Gal-3 correlated to levels of sCD163 and sST2 in children and adolescents with a diabetes duration < 5 years. Studies on Gal-3 and diabetes have primarily found correlations to metabolic syndrome (at least three of the following conditions: abdominal obesity, hypertension, insulin resistance, serum high-density lipoprotein) [23]. One study within the Diabetes Control and ComplicationsTrial/ Epidemiology of Diabetes Interventions and Complications (DCCT/EDIC) Study investigated biomarkers of renal tubulointerstitial damage and function in type 1 diabetes with and without diabetic kidney disease. They found plasma Gal-3 concentrations significantly higher in patients with kidney disease than in controls with type 1 diabetes but without kidney disease [28].

Children and adolescents that develop type 1 diabetes will have many years of their lives ahead with the disease. There will come periods in their lives, like puberty, when it will be tough to maintain good metabolic control. During puberty there is an increase of hormones that affect insulin sensitivity [29] and for some adolescents that struggle with type 1 diabetes during puberty, it can be difficult to find motivation. Identifying who had the highest risk for complications before they occurred, perhaps with a blood test, could be motivating the patients to take better care of their diabetes.

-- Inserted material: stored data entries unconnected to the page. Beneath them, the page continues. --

**config.mk**
```make
export PLATFORM = sky130hd
export DESIGN_NAME = mtcm_top
export DESIGN_NICKNAME = d
export VERILOG_FILES = /design/src/logic/mtcm_pkg.sv /design/src/logic/mtcm_top.sv
export SDC_FILE = /design/constraint.sdc
export NUM_CORES = 1
export LEC_CHECK = 0
export ABC_AREA = 0
export BUFFER_PORTS_ARGS = -buffer_cell sky130_fd_sc_hd__buf_2
export CAP_MARGIN = 20
export CORE_MARGIN = 2
export CORE_UTILIZATION = 45
export CTS_BUF_LIST = sky130_fd_sc_hd__clkbuf_4 sky130_fd_sc_hd__clkbuf_8
export DETAILED_ROUTE_END_ITERATION = 10
export PLACE_DENSITY = 0.75
export RECOVER_POWER = 25
export SLEW_MARGIN = 40
export SYNTH_ARGS = -nofsm -noshare
export SYNTH_HDL_FRONTEND = slang
export SYNTH_SLANG_ARGS = --single-unit
```
**constraint.sdc**
```tcl
create_clock -name sys_clk_in -period 4.7 [get_ports sys_clk_in]
set_clock_uncertainty 0.1 [all_clocks]
set_input_delay 0.235 -clock sys_clk_in [delete_from_list [all_inputs] [get_ports sys_clk_in]]
set_output_delay 0.235 -clock sys_clk_in [all_outputs]
set_load 0.05 [all_outputs]
```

Identifying risk factors (besides poor metabolic control) before complications from diabetes occur could also help doctors and nurses working with children and adolescents with type 1 diabetes to improve and personalise their treatment. Previous studies have suggested the association of circulating proteins as biomarkers of vascular disease in both adults and children with type 1 diabetes [9, 10, 30]. The current study observed increased sCD163 in patients with recent-onset type 1 diabetes with levels correlating to HbA1c. These findings may suggest poor glycaemic control to be reflected by increased sCD163 and thus a pro-inflammatory milieu that could result in an elevated risk of future vascular disease, but this is only speculative.

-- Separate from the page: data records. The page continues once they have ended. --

===== config.mk =====
export PLATFORM = sky130hd
export DESIGN_NAME = sswd_top
export DESIGN_NICKNAME = d
export VERILOG_FILES = /design/src/core/sswd_pkg.sv /design/src/core/sswd_sync.sv /design/src/core/sswd_top.sv
export VERILOG_INCLUDE_DIRS = /design/src /design/src/core
export SDC_FILE = /design/constraint.sdc
export NUM_CORES = 1
export LEC_CHECK = 0
export BUFFER_PORTS_ARGS = -buffer_cell sky130_fd_sc_hd__buf_2
export CAP_MARGIN = 15
export CORE_MARGIN = 5
export CORE_UTILIZATION = 47
export CTS_BUF_LIST = sky130_fd_sc_hd__clkbuf_8
export DETAILED_ROUTE_END_ITERATION = 6
export GPL_ROUTABILITY_DRIVEN = 0
export PLACE_DENSITY_LB_ADDON = 0.08
export RECOVER_POWER = 25
export SETUP_SLACK_MARGIN = 0.2
export SLEW_MARGIN = 10
export SYNTH_ARGS = -nofsm -noshare
export SYNTH_HDL_FRONTEND = slang
export SYNTH_SLANG_ARGS = --single-unit

===== constraint.sdc =====
create_clock -name i_clk -period 2.2 [get_ports i_clk]
set_input_delay 0.22 -clock i_clk [delete_from_list [all_inputs] [get_ports i_clk]]
set_output_delay 0.22 -clock i_clk [all_outputs]
set_load 0.02 [all_outputs]

===== src/core/sswd_regs.svh =====
// Timing constants for the supply supervisor and watchdog.
// Assumes a 200 MHz system clock and a nominal 6.55 kHz slow oscillator.
`ifndef SSWD_REGS_SVH
`define SSWD_REGS_SVH

`define SSWD_CLK_HZ 200000000
`define SSWD_OSC_HZ 6550
`define SSWD_CYC_PER_TICK (`SSWD_CLK_HZ / `SSWD_OSC_HZ)
`define SSWD_RST_MS 50
`define SSWD_RST_LONG_MS 200
`define SSWD_WD_LONG_MS 1600
`define SSWD_WD_FAST_MS 100
`define SSWD_MS_TO_TICKS(ms) (((ms) * `SSWD_OSC_HZ) / 1000)
`define SSWD_CNT_W 16

`endif


===== src/core/sswd_pkg.sv =====
// Types shared by the supply supervisor files.
// Assumes nothing beyond a SystemVerilog compiler.
package sswd_pkg;

  // Gray along low -> stretch -> run
  typedef enum logic [1:0] {
    SSWD_S_LOW     = 2'b00,
    SSWD_S_STRETCH = 2'b01,
    SSWD_S_RUN     = 2'b11
  } sswd_state_t;

  typedef struct packed {
    logic supply_low;
    logic below_backup;
    logic pf_below;
    logic kick;
    logic kick_float;
  } sswd_sense_t;

endpackage


===== src/core/sswd_sync.sv =====
// Two-stage synchroniser for a vector of independent levels.
// Assumes each bit is a slow level; no bus coherence across bits.
`timescale 1ns/1ps
module sswd_sync #(
  parameter int W = 1
) (
  // Clock and reset
  input wire logic i_clk,
  input wire logic i_rst,
  // Levels
  input wire logic [W-1:0] i_d,
  output logic [W-1:0] o_q
);
  logic [W-1:0] meta_r;

  always_ff @(posedge i_clk or posedge i_rst) begin
    if (i_rst) begin
      meta_r <= '0;
      o_q <= '0;
    end else begin
      meta_r <= i_d;
      o_q <= meta_r;
    end
  end
endmodule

One strength of the study is that it includes all children and adolescents with type 1 diabetes from our area in this period of time. Another strength is that blood samples were analysed with commercially available assays with high sensitivity and low variation. A limitation of the study is the short follow-up time.

In conclusion, sCD163 levels increased in patients with recent-onset type 1 diabetes and the levels increased with higher HbA1c. Patients included in this study will be followed annually until the eventual development of diabetic complications, while continuously studying circulating levels of inflammatory proteins such as sCD163.